The Office of Ratepayer Advocates (ORA) and The Utility Reform Network (TURN) contend that Section 709.2(c) requires further proceedings. They state that parties' fundamental rights at issue here are inadequately protected where only limited comments are entertained under a tight timeline. ORA and TURN argue that in further proceedings, parties "must be allowed to address the question of whether the reaffirmed safeguards can establish that Pacific has met the requirements of Section 709.2(c)."

They caution the Commission against changing D.02-09-050 "well in advance of the thirty days allowed for parties to apply for rehearing on any matter determined therein." (ORA and TURN Comments at 4.) They also list several "bad acts" that they maintain further illustrate Pacific's anticompetitive conduct, and prevent this Commission from either ultimately making the outstanding determinations or finding Pacific to be acting in the public interest under Section 271 of the Federal Telecommunications Act of 1996.

ORA and TURN urge the Commission to indeed implement a "workable, expedited dispute process" for operational problems between Pacific and the competitors. They note that the process is critical to ensure that the requirement that SBC/Pacific's entry into the California long distance market does not harm competition, "and that it does not harm customers of competitors." (ORA and TURN Comments at 7-8.) ORA and TURN call for the creation of a schedule that accommodates "appropriate discovery," filing of testimony, and evidentiary hearings addressing the Section 709.2 issues.

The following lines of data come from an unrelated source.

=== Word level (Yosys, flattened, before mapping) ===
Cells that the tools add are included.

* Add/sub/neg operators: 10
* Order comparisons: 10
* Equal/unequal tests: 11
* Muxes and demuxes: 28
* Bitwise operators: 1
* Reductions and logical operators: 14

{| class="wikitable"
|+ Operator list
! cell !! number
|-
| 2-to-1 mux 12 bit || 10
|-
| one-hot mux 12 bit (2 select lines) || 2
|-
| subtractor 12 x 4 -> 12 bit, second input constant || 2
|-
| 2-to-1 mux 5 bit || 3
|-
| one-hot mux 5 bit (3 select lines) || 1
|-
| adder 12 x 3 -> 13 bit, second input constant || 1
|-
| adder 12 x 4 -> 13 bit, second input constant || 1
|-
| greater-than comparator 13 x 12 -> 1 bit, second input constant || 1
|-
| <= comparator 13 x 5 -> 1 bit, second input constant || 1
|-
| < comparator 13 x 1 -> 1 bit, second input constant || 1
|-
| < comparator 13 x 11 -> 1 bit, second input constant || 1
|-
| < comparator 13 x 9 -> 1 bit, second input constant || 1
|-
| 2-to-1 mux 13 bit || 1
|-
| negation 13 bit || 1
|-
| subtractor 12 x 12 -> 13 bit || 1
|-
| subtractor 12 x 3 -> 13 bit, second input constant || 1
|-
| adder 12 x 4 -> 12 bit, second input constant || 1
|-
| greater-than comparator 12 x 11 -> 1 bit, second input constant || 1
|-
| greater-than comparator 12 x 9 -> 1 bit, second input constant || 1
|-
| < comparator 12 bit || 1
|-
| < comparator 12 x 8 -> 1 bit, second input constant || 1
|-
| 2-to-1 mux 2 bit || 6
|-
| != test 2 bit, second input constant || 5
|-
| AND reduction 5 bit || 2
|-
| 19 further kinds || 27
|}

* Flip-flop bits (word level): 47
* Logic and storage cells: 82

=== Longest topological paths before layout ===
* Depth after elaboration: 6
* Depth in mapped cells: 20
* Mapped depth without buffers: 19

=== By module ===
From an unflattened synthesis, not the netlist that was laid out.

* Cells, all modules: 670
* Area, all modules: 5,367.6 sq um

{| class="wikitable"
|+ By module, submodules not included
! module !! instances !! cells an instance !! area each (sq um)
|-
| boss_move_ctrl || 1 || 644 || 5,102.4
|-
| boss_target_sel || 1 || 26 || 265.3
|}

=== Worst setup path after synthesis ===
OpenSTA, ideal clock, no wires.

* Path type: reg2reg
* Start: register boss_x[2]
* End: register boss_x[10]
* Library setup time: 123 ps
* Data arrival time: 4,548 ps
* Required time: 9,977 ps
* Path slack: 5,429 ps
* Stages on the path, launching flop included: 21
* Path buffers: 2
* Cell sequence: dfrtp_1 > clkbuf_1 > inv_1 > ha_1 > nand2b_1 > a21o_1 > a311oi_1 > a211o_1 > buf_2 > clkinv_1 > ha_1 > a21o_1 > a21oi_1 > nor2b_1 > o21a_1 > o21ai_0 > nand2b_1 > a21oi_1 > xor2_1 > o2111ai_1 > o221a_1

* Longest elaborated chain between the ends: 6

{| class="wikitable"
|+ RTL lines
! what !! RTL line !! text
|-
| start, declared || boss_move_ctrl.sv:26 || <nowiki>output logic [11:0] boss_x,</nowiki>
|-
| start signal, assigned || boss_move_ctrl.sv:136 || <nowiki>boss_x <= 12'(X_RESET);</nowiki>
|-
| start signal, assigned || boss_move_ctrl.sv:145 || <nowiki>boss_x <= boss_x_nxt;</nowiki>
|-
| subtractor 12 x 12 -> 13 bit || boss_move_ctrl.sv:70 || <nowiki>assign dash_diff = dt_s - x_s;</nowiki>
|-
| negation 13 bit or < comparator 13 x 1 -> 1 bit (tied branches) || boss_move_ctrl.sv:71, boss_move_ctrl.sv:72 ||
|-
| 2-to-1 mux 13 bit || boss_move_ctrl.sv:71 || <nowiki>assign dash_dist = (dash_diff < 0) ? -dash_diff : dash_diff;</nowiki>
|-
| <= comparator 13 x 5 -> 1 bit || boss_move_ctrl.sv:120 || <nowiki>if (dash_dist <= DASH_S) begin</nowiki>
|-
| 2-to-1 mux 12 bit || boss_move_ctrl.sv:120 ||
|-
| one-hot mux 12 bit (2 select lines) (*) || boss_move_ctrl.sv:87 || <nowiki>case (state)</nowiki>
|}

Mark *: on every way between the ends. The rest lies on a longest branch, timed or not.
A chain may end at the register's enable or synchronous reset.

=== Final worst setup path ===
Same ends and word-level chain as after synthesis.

Telscape Communications, Inc. (Telscape) asserts that the current safeguards are not effective to ensure a competitive telecommunications market in California, or to mitigate potential harms. It advises the Commission to quickly restrict Pacific's existing win-back activities, and adopt rules preventing the recurrence of win-back practices that are anticompetitive. Additionally, Telscape asks for the establishment of new procedures that will expeditiously resolve business-to-business issues and other disputes between competitive local exchange carriers (CLECs) and Pacific in a manner that also promotes the interests of competitive telecommunications markets. It insists that further Section 709.2 proceedings are necessary.

Several parties8 comment that additional hearings need not be held, and this inquiry should be concluded swiftly. Specifically, the Communications Workers of America (CWA) argues that the Commission should reconsider the Section 709.2 portion of D.02-09-050 because the necessary findings could be made immediately if analyzed under "the correct standard." CWA further asserts that the joint marketing safeguard established in the decision inappropriately addresses future actions, does not apply to competitors, and should be removed as quickly as possible.

8 Those parties are: the CWA, District 9; California Small Business Roundtable/California Small Business Association, Americans for Competitive Telecommunications, California State Conference of the National Association for the Advancement of Colored People.